On the list of serious problems - Afghanistan, Iraq, national finances, social problems, divided government - attrition doesn't rate much attention. Why should it? The federal 5.85 attrition rate in fiscal 2009 was down from 7.6 percent the year before. Meanwhile, attrition in the private sector is significantly higher, 9.2 percent.

Yet the relatively low federal attrition rate can lull agencies into complacency and mask deeper problems, leading officials to underestimate the need for well-considered retention policies.

"Attrition may not seem to be a problem overall, but there are pockets within agencies and across government where turnover is high and problematic," the report says.

In those pockets are new employees, those close to retirement and workers in "mission-critical jobs."
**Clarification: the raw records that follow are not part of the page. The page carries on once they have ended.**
==> flow/design.v (excerpt) <==
module top(clk, rst, start,i, socin1
  ,socin2
  ,socin3
  ,socin4,
  socout1
  ,socout2
  ,socout3
  ,socout4
  ,outReady);
clock: 1.77 ns
lec_check: 0
abc_area: 1
cap_margin: 15
core_aspect_ratio: 0.71
core_margin: 2
core_utilization: 72
cts_cluster_diameter: 354
cts_cluster_size: 12
hold_slack_margin: -0.0
place_density_lb_addon: 0.01
setup_slack_margin: -0.1
slew_margin: 20
tns_end_percent: 70
run.sh (not shown) runs the stock make flow with config.mk's settings and CLKGATE_MAP_FILE=.
The first run never finished: it broke off in global routing (5_1_grt) on GRT-0232.
Then changed:
==> flow/config.mk (replaced) <==
export PLATFORM = sky130hd
export DESIGN_NAME = top
export DESIGN_NICKNAME = top
export VERILOG_FILES = /design/flow/design.v
export SDC_FILE = /design/flow/constraint.sdc
export NUM_CORES = 4
export LEC_CHECK = 0
export ABC_AREA = 1
export CAP_MARGIN = 20
export CORE_MARGIN = 2
export CORE_UTILIZATION = 72
export CTS_CLUSTER_SIZE = 31
export PLACE_DENSITY_LB_ADDON = 0.2
export SETUP_SLACK_MARGIN = 0.75
export SLEW_MARGIN = 20
==> flow/constraint.sdc (replaced) <==
create_clock -name core_clock -period 2.87 [get_ports {clk}]
set_input_delay 0.5740 -clock core_clock [delete_from_list [all_inputs] [get_ports {clk}]]
set_output_delay 0.5740 -clock core_clock [all_outputs]
set_load 0.01 [all_outputs]
=> The new run completed and failed the layout checks on capacitance limit, slew limit, setup timing; die area hardly moves; area after synthesis stays the same; synthesized cell count does not change.
Then changed:
--- a/flow/config.mk
+++ b/flow/config.mk
@@ -10,6 +10,6 @@
 export CORE_MARGIN = 2
 export CORE_UTILIZATION = 72
-export CTS_CLUSTER_SIZE = 31
-export PLACE_DENSITY_LB_ADDON = 0.2
-export SETUP_SLACK_MARGIN = 0.75
+export CTS_CLUSTER_SIZE = 24
+export PLACE_DENSITY_LB_ADDON = 0.17
+export SETUP_SLACK_MARGIN = 0.45
 export SLEW_MARGIN = 20
==> flow/constraint.sdc (replaced) <==
create_clock -name core_clock -period 3.89 [get_ports {clk}]
set_input_delay 0.7780 -clock core_clock [delete_from_list [all_inputs] [get_ports {clk}]]
set_output_delay 0.7780 -clock core_clock [all_outputs]
set_load 0.01 [all_outputs]
What happened:
- Now the flow reached the layout checks and failed them: setup timing
- synthesized cell count is unchanged
- global-route usage went down by 5.9 points
- worst setup slack gets better by 1.1 ns
Then changed:
==> flow/config.mk (replaced) <==
export PLATFORM = sky130hd
export DESIGN_NAME = top
export DESIGN_NICKNAME = top
export VERILOG_FILES = /design/flow/design.v
export SDC_FILE = /design/flow/constraint.sdc
export NUM_CORES = 4
export LEC_CHECK = 0
export CAP_MARGIN = 20
export CORE_MARGIN = 2
export CORE_UTILIZATION = 40
export PLACE_DENSITY = 0.6
export SLEW_MARGIN = 20
==> flow/constraint.sdc (replaced) <==
create_clock -name core_clock -period 3.0 [get_ports {clk}]
set_input_delay 0.6000 -clock core_clock [delete_from_list [all_inputs] [get_ports {clk}]]
set_output_delay 0.6000 -clock core_clock [all_outputs]
set_load 0.01 [all_outputs]
The changed run completed and failed the layout checks on setup timing.
Area after synthesis shrinks by a few percent.
Hold slack gets better by 0.0044 ns.


run 1:
top again, from the RTL that the note above started with.
Settings: LEC_CHECK=0, ABC_AREA=1, CAP_MARGIN=30, CELL_PAD_IN_SITES_DETAIL_PLACEMENT=1, CELL_PAD_IN_SITES_GLOBAL_PLACEMENT=3, CORE_ASPECT_RATIO=0.73, CORE_MARGIN=10, CORE_UTILIZATION=48, CTS_CLUSTER_DIAMETER=167, GPL_ROUTABILITY_DRIVEN=0, GPL_TIMING_DRIVEN=0, HOLD_SLACK_MARGIN=0.02, MIN_ROUTING_LAYER=met2, PLACE_DENSITY_LB_ADDON=0.15, SETUP_SLACK_MARGIN=1.21, SLEW_MARGIN=40; clock period 5.0 ns.
Run 1 | ERROR | global placement without I/O
The inputs of run 2 differ from those of run 1 as listed below.
- SETUP_SLACK_MARGIN removed (was 1.21)
- CAP_MARGIN changed from 30 to 20
- CORE_ASPECT_RATIO removed (was 0.73)
- CELL_PAD_IN_SITES_GLOBAL_PLACEMENT removed (was 3)
- SLEW_MARGIN changed from 40 to 20
- CELL_PAD_IN_SITES_DETAIL_PLACEMENT removed (was 1)
- ABC_AREA removed (was 1)
- HOLD_SLACK_MARGIN removed (was 0.02)
- GPL_ROUTABILITY_DRIVEN removed (was 0)
- CORE_UTILIZATION changed from 48 to 38
- MIN_ROUTING_LAYER removed (was met2)
- PLACE_DENSITY newly set to 0.6
- CORE_MARGIN changed from 10 to 2
- PLACE_DENSITY_LB_ADDON removed (was 0.15)
- CTS_CLUSTER_DIAMETER removed (was 167)
- GPL_TIMING_DRIVEN removed (was 0)
- the clock period (ns, I/O delays scaled along) changed from 5.0 to 5.98
## What came out
Die area of run 2 exceeds that of run 1 by a few percent.
Compared with run 1, run 2 shows a cell count in the Yosys report that is 592 lower.
In run 2 relative to run 1, height of the die had gone up by more than 10%.
Summary across run 2 and run 1: the single failing run is run 1.
Run 1 got as far as global placement without I/O, where a tool error ended the run.
Taking run 1 as the reference, in run 2 cell count after synthesis decreased by 592 relative to the old numbers; parity-gate share of the synthesized area counting xor and xnor cells rose by 1.2 points; Yosys chip area went down.
Re fraction of the yosys area taken by sequential cells: run 2 and run 1 aren't equal, and the higher value belongs to run 2.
Mission-critical jobs include "stem" gigs - scientific, technical, engineering and mathematical positions, said Ron Sanders, senior executive adviser at Booz Allen and a veteran government personnel official. Experts in cybersecurity, foreign-language speakers and people with security clearances also are in demand, by Sam and his private competitors. That makes it easy for them to leave.

"They can vote with their feet if they want to," Sanders said.

More federal workers may decide they want to do just that unless retention gets more attention. "Many agencies do not consider employee retention to be a serious concern at this time," according to "Keeping Talent."